Novo Banco: 5 years, €6bn in losses
Novo Banco, which was "born" from the ashes of its fallen king BES, has already accumulated €6 billion in losses in its 5 years of existence. Novo Banco's legacy is a burden on the bank's performance.
Contradictory as it may seem, what was born from the ashes of “bad bank” BES as the new Novo Banco, has already accumulated €6 bn in losses, in its 5 years of existence.
Last Friday, Novo Banco (founded in August 2014) presented its results for 2018, with €1.412 bn in losses, a number which has been mostly driven by the sale of their most problematic assets, such as the 9,000 properties from Project Viriato, and the non-performing loans portfolio valued at €2.150bn, from Project Nata. That is all part f BES’ legacy, which continues to weigh down on the new bank’s performance, owned by Lone Star (75%) and the state (25%), said António Ramalho, justifying the negative results.
When the sale of the banking institution was ‘sealed’ in October 2017, a contingent capital mechanism was created, which mandates that the Resolution Fund shall intervene — by injecting capital, anytime there are losses due to the alienation of problematic assets, which put the bank’s ratios below the demanded levels. That is exactly what happened n 2018, and it will happen again in 2019: now the Resolution Fund will have to contribute with €1.149 bn in order to re-establish the bank’s financial stability.
Since the first day of Novo Banco’s establishment, the Resolution Fund already injected €6.9 bn, which is an amount that ha a direct impact on public finances, as the Resolution Fund is entrenched in the State Budget.
€4.9 bn in 2014, nearly €800 mn in 2018 and now a surprising €1.149bn. In the time when Novo Banco officialized its sale, their speech was quite different. In that time, Mário Centeno and Mourinho Félix guaranteed that resorting to public resources, namely to that mechanism, was not likely to happen.
Not much time was needed until the news got to Terreiro do Paço, at the Ministry of Finance. During a press conference where the results were being presented, the ministry showed utter shock regarding the amount of money they would have to lend to the Resolution Fund (€850m), and it sent out a press release to all newsrooms noting that it ordered an audit to all the credits conceded which are affecting the contingent capital mechanism.
This audit is similar to the one which was demanded to CGD and that revealed ruinous credit concession operations between 2000-2015. Confronted with the news, António Ramalho, head of Novo Banco, said that “all audits are welcome”.
Later, interviewed by RTP, Ramalho noted that Novo Banco will “request whatever amount is necessary” from the Resolution Fund to “clean up” the banking institution because he does not wish to “postpone resolving the issues which will haunt the bank in the future”.

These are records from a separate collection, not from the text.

==> src/rxdd_pkg.sv <==
// Constants, field layout and state type of the receive descriptor decoder.
// Assumes a 32-bit APB register port and 32-bit host memory words.
package rxdd_pkg;

    // Register byte offsets
    localparam logic [7:0]  RXDD_CTRL_OFS   = 8'h00;
    localparam logic [7:0]  RXDD_BASE_OFS   = 8'h04;
    localparam logic [7:0]  RXDD_POLL_OFS   = 8'h08;
    localparam logic [7:0]  RXDD_STATUS_OFS = 8'h0C;
    localparam logic [7:0]  RXDD_CUR_OFS    = 8'h10;
    localparam logic [7:0]  RXDD_CTLW_OFS   = 8'h14;

    // Register reset values and field positions
    localparam logic [31:0] RXDD_ZERO_WORD  = 32'h0000_0000;
    localparam int          RXDD_RUN_BIT    = 0;
    localparam int          RXDD_SUSP_BIT   = 4;

    // Descriptor word fields
    localparam int          RXDD_OWN_BIT    = 31;
    localparam int          RXDD_WRAP_BIT   = 25;
    localparam int          RXDD_CHAIN_BIT  = 24;
    localparam int          RXDD_LEN2_LO    = 11;
    localparam int          RXDD_LEN1_LO    = 0;
    localparam int          RXDD_LEN_W      = 11;
    localparam int          RXDD_ADDR_W     = 32;
    localparam logic [10:0] RXDD_LEN_ZERO   = 11'h000;

    // Descriptor stepping
    localparam logic [31:0] RXDD_DESC_STRIDE = 32'h0000_0010;
    localparam logic [1:0]  RXDD_LAST_WORD   = 2'h3;

    // Buffer entry queue
    localparam int          RXDD_FIFO_DEPTH = 16;
    localparam int          RXDD_ENTRY_W    = RXDD_ADDR_W + RXDD_LEN_W + 1;

    // Fetch engine states
    typedef enum logic [2:0] {
        RXDD_IDLE,
        RXDD_FETCH,
        RXDD_PUSH1,
        RXDD_PUSH2,
        RXDD_NEXT,
        RXDD_SUSP
    } rxdd_state_t;

endpackage : rxdd_pkg

==> src/rxdd_fifo.sv <==
// Parameterised FIFO holding decoded buffer entries.
// Assumes one clock; output data and valid come straight from registers.
module rxdd_fifo #(
    parameter int WIDTH = 44,
    parameter int DEPTH = 16
) (
    input  wire logic             clk,
    input  wire logic             rst_n,
    input  wire logic             in_valid,
    output logic                  in_ready,
    input  wire logic [WIDTH-1:0] in_data,
    output logic                  out_valid,
    input  wire logic             out_ready,
    output logic      [WIDTH-1:0] out_data
);
    localparam int AW = $clog2(DEPTH);

    logic [WIDTH-1:0] mem [DEPTH];   // Storage array
    logic [AW-1:0]    wr_ptr;        // Write index
    logic [AW-1:0]    rd_ptr;        // Read index
    logic [AW:0]      count;         // Words held in array
    logic             push;          // Accepted write
    logic             pop;           // Array word moved to output

    assign in_ready = (count != (AW+1)'(DEPTH));
    assign push     = in_valid && in_ready;
    assign pop      = (count != '0) && (!out_valid || out_ready);

    // Array write
    always_ff @(posedge clk)
    begin
        if (push)
            mem[wr_ptr] <= in_data;
    end

    // Pointers and fill count
    always_ff @(posedge clk or negedge rst_n)
    begin
        if (!rst_n)
        begin
            wr_ptr <= '0;
            rd_ptr <= '0;
            count  <= '0;
        end
        else
        begin
            if (push)
                wr_ptr <= wr_ptr + 1'b1;
            if (pop)
                rd_ptr <= rd_ptr + 1'b1;
            count <= count + (AW+1)'(push) - (AW+1)'(pop);
        end
    end

    // Registered output stage
    always_ff @(posedge clk or negedge rst_n)
    begin
        if (!rst_n)
        begin
            out_valid <= 1'b0;
            out_data  <= '0;
        end
        else if (pop)
        begin
            out_valid <= 1'b1;
            out_data  <= mem[rd_ptr];
        end
        else if (out_ready)
            out_valid <= 1'b0;
    end

endmodule : rxdd_fifo

==> src/rxdd_decoder.sv <==
// Receive descriptor decoder: fetches descriptors, decodes the control
// word, queues buffer entries and walks the descriptor list.
// Assumes an APB master, a memory read port on pclk and a buffer consumer.
module rxdd_decoder
    import rxdd_pkg::*;
(
    input  wire logic        pclk,
    input  wire logic        presetn,
    input  wire logic [7:0]  paddr,
    input  wire logic        psel,
    input  wire logic        penable,
    input  wire logic        pwrite,
    input  wire logic [31:0] pwdata,
    output logic      [31:0] prdata,
    output logic             pready,
    output logic             pslverr,
    output logic             mem_rd_req,
    output logic      [31:0] mem_rd_addr,
    input  wire logic        mem_rd_ack,
    input  wire logic [31:0] mem_rd_data,
    output logic             buf_valid,
    input  wire logic        buf_ready,
    output logic      [31:0] buf_addr,
    output logic      [10:0] buf_len,
    output logic             buf_second
);

    rxdd_state_t              state;          // Fetch engine state
    logic                     run;            // Software enable
    logic [31:0]              list_base;      // Receive list base pointer
    logic                     poll_pend;      // Resume request pending
    logic [31:0]              cur_desc;       // Current descriptor address
    logic [1:0]               word_idx;       // Word being fetched
    logic                     ring_wrap_flag;     // Last descriptor in ring
    logic                     chain_pointer_flag; // Fourth word is next pointer
    logic [RXDD_LEN_W-1:0]    first_buf_len;  // First buffer length
    logic [RXDD_LEN_W-1:0]    second_buf_len; // Second buffer length
    logic [31:0]              rx_desc_word1;  // Last control word seen
    logic [31:0]              rx_desc_word2;  // First buffer pointer
    logic [31:0]              rx_desc_word3;  // Second pointer word
    logic                     apb_access;     // Access phase, not answered
    logic                     apb_wr;         // Write takes effect
    logic                     chained;        // Chain honoured
    logic                     buf2_used;      // Second buffer carries data
    logic                     push_valid;     // Entry offered to FIFO
    logic [RXDD_ENTRY_W-1:0]  push_data;      // Entry contents
    logic                     push_ready;     // FIFO has room
    logic [RXDD_ENTRY_W-1:0]  fifo_out;       // FIFO output word
    logic [31:0]              next_desc;      // Address of following descriptor
    logic [31:0]              status_word;    // Status read value
    logic                     mapped;         // Address decodes

    // APB handshake terms
    assign apb_access = psel && penable && !pready;
    assign apb_wr     = psel && penable && pready && pwrite;

    // Address decode
    always_comb
    begin
        case (paddr)
            RXDD_CTRL_OFS, RXDD_BASE_OFS, RXDD_POLL_OFS,
            RXDD_STATUS_OFS, RXDD_CUR_OFS, RXDD_CTLW_OFS:
                mapped = 1'b1;
            default:
                mapped = 1'b0;
        endcase
    end

    // Status word: state code and suspended flag
    always_comb
    begin
        status_word = RXDD_ZERO_WORD;
        status_word[2:0] = state;
        status_word[RXDD_SUSP_BIT] = (state == RXDD_SUSP);
    end

    // APB answer: one wait cycle, then ready with data
    always_ff @(posedge pclk or negedge presetn)
    begin
        if (!presetn)
        begin
            pready  <= 1'b0;
            pslverr <= 1'b0;
            prdata  <= RXDD_ZERO_WORD;
        end
        else if (apb_access)
        begin
            pready  <= 1'b1;
            pslverr <= !mapped;
            prdata  <= RXDD_ZERO_WORD;
            if (!pwrite)
            begin
                case (paddr)
                    RXDD_CTRL_OFS:   prdata <= {31'h0000_0000, run};
                    RXDD_BASE_OFS:   prdata <= list_base;
                    RXDD_STATUS_OFS: prdata <= status_word;
                    RXDD_CUR_OFS:    prdata <= cur_desc;
                    RXDD_CTLW_OFS:   prdata <= rx_desc_word1;
                    default:         prdata <= RXDD_ZERO_WORD;
                endcase
            end
        end
        else
        begin
            pready  <= 1'b0;
            pslverr <= 1'b0;
        end
    end

    // Control and base registers
    always_ff @(posedge pclk or negedge presetn)
    begin
        if (!presetn)
        begin
            run       <= 1'b0;
            list_base <= RXDD_ZERO_WORD;
        end
        else if (apb_wr)
        begin
            if (paddr == RXDD_CTRL_OFS)
                run <= pwdata[RXDD_RUN_BIT];
            if (paddr == RXDD_BASE_OFS)
                list_base <= pwdata;
        end
    end

    // Resume request: a new write wins over the consume
    always_ff @(posedge pclk or negedge presetn)
    begin
        if (!presetn)
            poll_pend <= 1'b0;
        else if (apb_wr && paddr == RXDD_POLL_OFS)
            poll_pend <= 1'b1;
        else if (state == RXDD_SUSP)
            poll_pend <= 1'b0;
    end

    // Decoding of the control word
    // wrap overrides chain
    assign chained   = chain_pointer_flag && !ring_wrap_flag;
    assign buf2_used = !chained && (second_buf_len != RXDD_LEN_ZERO);

    // Following descriptor address
    always_comb
    begin
        if (ring_wrap_flag)
            next_desc = list_base;
        else if (chain_pointer_flag)
            next_desc = rx_desc_word3;
        else
            next_desc = cur_desc + RXDD_DESC_STRIDE;
    end

    // Entry offered to the FIFO
    always_comb
    begin
        push_valid = 1'b0;
        push_data  = '0;
        if (state == RXDD_PUSH1 && first_buf_len != RXDD_LEN_ZERO)
        begin
            push_valid = 1'b1;
            push_data  = {rx_desc_word2, first_buf_len, 1'b0};
        end
        else if (state == RXDD_PUSH2 && buf2_used)
        begin
            push_valid = 1'b1;
            push_data  = {rx_desc_word3, second_buf_len, 1'b1};
        end
    end

    // Memory read port: request held until acknowledged
    always_ff @(posedge pclk or negedge presetn)
    begin
        if (!presetn)
        begin
            mem_rd_req  <= 1'b0;
            mem_rd_addr <= RXDD_ZERO_WORD;
        end
        else if (mem_rd_req)
        begin
            // Drop after the answer
            if (mem_rd_ack)
                mem_rd_req <= 1'b0;
        end
        else if (state == RXDD_FETCH && !mem_rd_ack)
        begin
            mem_rd_req  <= 1'b1;
            mem_rd_addr <= cur_desc + {28'h000_0000, word_idx, 2'b00};
        end
    end

    // Capture of fetched descriptor words
    always_ff @(posedge pclk or negedge presetn)
    begin
        if (!presetn)
        begin
            ring_wrap_flag     <= 1'b0;
            chain_pointer_flag <= 1'b0;
            first_buf_len      <= RXDD_LEN_ZERO;
            second_buf_len     <= RXDD_LEN_ZERO;
            rx_desc_word1      <= RXDD_ZERO_WORD;
            rx_desc_word2      <= RXDD_ZERO_WORD;
            rx_desc_word3      <= RXDD_ZERO_WORD;
        end
        else if (state == RXDD_FETCH && mem_rd_req && mem_rd_ack)
        begin
            case (word_idx)
                2'h1:
                begin
                    rx_desc_word1      <= mem_rd_data;
                    ring_wrap_flag     <= mem_rd_data[RXDD_WRAP_BIT];
                    chain_pointer_flag <= mem_rd_data[RXDD_CHAIN_BIT];
                    first_buf_len  <= mem_rd_data[RXDD_LEN1_LO +: RXDD_LEN_W];
                    second_buf_len <= mem_rd_data[RXDD_LEN2_LO +: RXDD_LEN_W];
                end
                2'h2:
                    rx_desc_word2 <= mem_rd_data;
                2'h3:
                    rx_desc_word3 <= mem_rd_data;
                default:
                    ;
            endcase
        end
    end

    // Fetch engine
    always_ff @(posedge pclk or negedge presetn)
    begin
        if (!presetn)
        begin
            state    <= RXDD_IDLE;
            cur_desc <= RXDD_ZERO_WORD;
            word_idx <= 2'h0;
        end
        else
        begin
            case (state)
                // Start at the list base
                RXDD_IDLE:
                begin
                    if (run)
                    begin
                        cur_desc <= list_base;
                        word_idx <= 2'h0;
                        state    <= RXDD_FETCH;
                    end
                end
                // Read the four words in order
                RXDD_FETCH:
                begin
                    if (mem_rd_req && mem_rd_ack)
                    begin
                        if (word_idx == 2'h0 && !mem_rd_data[RXDD_OWN_BIT])
                            state <= RXDD_SUSP;
                        else if (word_idx == RXDD_LAST_WORD)
                            state <= RXDD_PUSH1;
                        else
                            word_idx <= word_idx + 2'h1;
                    end
                end
                // First buffer entry, waits for room
                RXDD_PUSH1:
                begin
                    if (!push_valid || push_ready)
                        state <= RXDD_PUSH2;
                end
                // Second buffer entry, waits for room
                RXDD_PUSH2:
                begin
                    if (!push_valid || push_ready)
                        state <= RXDD_NEXT;
                end
                // Move to the following descriptor
                RXDD_NEXT:
                begin
                    cur_desc <= next_desc;
                    word_idx <= 2'h0;
                    state    <= run ? RXDD_FETCH : RXDD_IDLE;
                end
                // Suspended until a resume write, or back to idle once run is cleared
                RXDD_SUSP:
                begin
                    word_idx <= 2'h0;
                    if (!run)
                        state <= RXDD_IDLE;
                    else if (poll_pend)
                        state <= RXDD_FETCH;
                end
                default:
                    state <= RXDD_IDLE;
            endcase
        end
    end

    // Buffer entry queue
    rxdd_fifo #(
        .WIDTH (RXDD_ENTRY_W),
        .DEPTH (RXDD_FIFO_DEPTH)
    ) u_fifo (
        .clk       (pclk),
        .rst_n     (presetn),
        .in_valid  (push_valid),
        .in_ready  (push_ready),
        .in_data   (push_data),
        .out_valid (buf_valid),
        .out_ready (buf_ready),
        .out_data  (fifo_out)
    );

    // Entry fields on the consumer port
    assign buf_addr   = fifo_out[RXDD_ENTRY_W-1 -: RXDD_ADDR_W];
    assign buf_len    = fifo_out[RXDD_LEN_W:1];
    assign buf_second = fifo_out[0];

endmodule : rxdd_decoder

==> config.mk <==
export PLATFORM = sky130hd
export DESIGN_NAME = rxdd_decoder
export DESIGN_NICKNAME = d
export VERILOG_FILES = /design/src/rxdd_pkg.sv /design/src/rxdd_fifo.sv /design/src/rxdd_decoder.sv
export SDC_FILE = /design/constraint.sdc
export NUM_CORES = 1
export LEC_CHECK = 0
export CAP_MARGIN = 40
export CELL_PAD_IN_SITES_DETAIL_PLACEMENT = 0
export CELL_PAD_IN_SITES_GLOBAL_PLACEMENT = 2
export CORE_MARGIN = 3
export CORE_UTILIZATION = 48
export DETAILED_ROUTE_END_ITERATION = 8
export DONT_BUFFER_PORTS = 1
export HOLD_SLACK_MARGIN = 0.08
export PLACE_DENSITY_LB_ADDON = 0.1
export SLEW_MARGIN = 10
export SYNTH_ARGS = -nofsm -noshare
export SYNTH_HDL_FRONTEND = slang
export SYNTH_SLANG_ARGS = --single-unit
==> constraint.sdc <==
create_clock -name pclk -period 9.3 [get_ports pclk]
set_clock_uncertainty 0.1 [all_clocks]
set_input_delay 0.93 -clock pclk [delete_from_list [all_inputs] [get_ports pclk]]
set_output_delay 0.93 -clock pclk [all_outputs]
set_load 0.1 [all_outputs]
== After elaboration in Yosys (flattened, before gate mapping) ==
Memories as Yosys holds them, arrays and structs flattened. A register that Yosys moved wholly into a read port is not among the register bits.
Index checks and enable logic that the tools add are counted.

* Reduce and logical (&&, ||, !) cells: 48
* Equal/unequal tests: 22
* Bitwise gates (word level): 1
* Mux-type cells: 37
* Add/sub/neg operators: 7

{| class="wikitable"
|+ Operator list
! operator !! number
|-
| one-hot mux 32 bit (5 select lines) || 1
|-
| 2-to-1 mux 32 bit || 4
|-
| 2-to-1 mux 44 bit || 2
|-
| one-hot mux 32 bit (2 select lines) || 1
|-
| adder 32 x 4 -> 32 bit || 1
|-
| adder 32 x 5 -> 32 bit (second input constant) || 1
|-
| 2-to-1 mux 3 bit || 8
|-
| nonzero test 11 bit || 2
|-
| one-hot mux 3 bit (6 select lines) || 1
|-
| == test 8 x 4 -> 1 bit (second input constant) || 2
|-
| == test 8 x 5 -> 1 bit (second input constant) || 2
|-
| logical AND 1 bit || 16
|-
| 2-to-1 mux 1 bit || 15
|-
| AND reduction 2 bit || 7
|-
| logical NOT 1 bit || 9
|-
| adder 4 x 1 -> 4 bit (second input constant) || 2
|-
| == test 8 x 3 -> 1 bit (second input constant) || 1
|-
| logical NOT 8 bit || 1
|-
| 2-to-1 mux 2 bit || 4
|-
| == test 3 x 2 -> 1 bit (second input constant) || 2
|-
| == test 3 bit (second input constant) || 2
|-
| != test 2 x 1 -> 1 bit (second input constant) || 3
|-
| != test 2 bit (second input constant) || 3
|-
| one-hot mux 2 bit (3 select lines) || 1
|-
| 20 further kinds || 24
|}

* Flip-flop bits (word level): 272
* Output and inout port bits: 112
* Input port bits: 79
* Bits in writable memories: 704
* Memories kept: 1

{| class="wikitable"
|+ Memory list
! name !! words !! width !! rd ports !! clocked after memory_dff !! wr ports !! RTL line !! text
|-
| u_fifo.mem || 16 || 44 || 1 || 1 || 1 || rxdd_fifo.sv:18 || <nowiki>logic [WIDTH-1:0] mem [DEPTH];</nowiki>
|}

== Longest topological paths before layout ==
Gate-level depths: netlist of the first run.

* Depth in word-level cells: 11
* Depth in mapped cells: 15
* Depth with buffers taken out: 15

== Modules after synthesis ==
Synthesis of the first run repeated with hierarchy kept, for this count alone.

* Cells, all modules: 2338
* Area, all modules: 40430.0 um2

{| class="wikitable"
|+ By module, submodules not included
! module !! area each (um2) !! times used !! seq. area each (um2) !! cells each
|-
| rxdd_fifo || 28748.8 || 1 || 22591.7 || 1262
|-
| rxdd_decoder || 11681.2 || 1 || 5855.6 || 1076
|}

== Least setup slack after synthesis of the first run ==
OpenSTA, ideal clock, no wires.

* Path kind: register to register
* Start point: register state[2]
* End point: memory u_fifo.mem[0][0], enable pin
* Arrival: 5.824 ns
* Required time: 8.630 ns
* Stages on the path, launching flop included: 7
* Clock period less this slack: 6.494 ns
* Library setup time: 0.570 ns
* Path slack: 2.806 ns
* Path through: dfrtp_1 clkbuf_1 nor2b_1 and3_1 o41a_1 o21ai_4 nor4b_1

* Longest elaborated chain between the ends: 7
* Elaborated cells between the ends (all ways): 9

{| class="wikitable"
|+ RTL lines
! element !! RTL line !! text
|-
| from (decl) || rxdd_decoder.sv:28 || <nowiki>rxdd_state_t state;</nowiki>
|-
| from (signal assigned) || rxdd_decoder.sv:278 || <nowiki>state <= run ? RXDD_FETCH : RXDD_IDLE;</nowiki>
|-
| == test 3 x 2 -> 1 bit || rxdd_decoder.sv:164 || <nowiki>else if (state == RXDD_PUSH2 && buf2_used)</nowiki>
|-
| logical AND 1 bit || rxdd_decoder.sv:164 ||
|-
| 2-to-1 mux 1 bit || rxdd_decoder.sv:164 ||
|-
| 2-to-1 mux 1 bit (*) || rxdd_decoder.sv:159 || <nowiki>if (state == RXDD_PUSH1 && first_buf_len != RXDD_LEN_ZERO)</nowiki>
|-
| logical AND 1 bit (*) || rxdd_fifo.sv:26 || <nowiki>assign push = in_valid && in_ready;</nowiki>
|-
| 2-to-1 mux 1 bit (*) || rxdd_fifo.sv:32 || <nowiki>if (push)</nowiki>
|-
| 2-to-1 mux 1 bit (not written as such) (*) || rxdd_fifo.sv:33 || <nowiki>mem[wr_ptr] <= in_data;</nowiki>
|-
| to (decl) || rxdd_fifo.sv:18 ||
|}

Mark *: on every way between the ends. The rest lies on a longest branch, timed or not.

== Final worst setup path of the first run ==
* Start point: register state[1]
* End point: memory u_fifo.mem[10][20], enable pin

The elaborated chain is that of the path after synthesis.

Ever since its founding, in 2014, the bank has never presented annual profits. In its first five months of existence, between August and December, it already recorded losses close to €500 million. In the following years, the losses got worst: €981 million in 2015, €780 million in 2016, €2.298 million in 2017 and in 2018 losses got up to €1.412 million.

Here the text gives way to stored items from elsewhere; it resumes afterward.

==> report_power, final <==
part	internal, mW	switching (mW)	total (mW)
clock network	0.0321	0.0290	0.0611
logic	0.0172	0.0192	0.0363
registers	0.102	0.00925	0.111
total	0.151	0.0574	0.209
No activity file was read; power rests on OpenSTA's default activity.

We did the math, and Novo Banco accumulated € 5.975bn in losses since 2014.
To show that there are good things happening in Novo Banco, António Ramalho has decided to separate the bank between “Novo Banco Legacy” and “Novo Banco recurring”, for accounting purposes. The first one includes toxic assets (credit in default and real estate) and discontinued assets (for instance the insurance company GNB Vida), and it is headed by Jorge Cardoso, who will leave the CFO position to Mark Bourke. In the second section, there is all of the bank’s good performance, without the weight of BES’ past weighing in, and in this section, Novo Banco reached €2.2 mn in profits, which lets the banking institution have some hope for the future.
Novo Banco was “born” from the ashes of its fallen king, BES.
Last year, as the bank marked its 4-year anniversary, ECO asked António Ramalho if the Portuguese bank would ever be back on track, and he answered with a saying: “what doesn’t kill you makes you stronger”.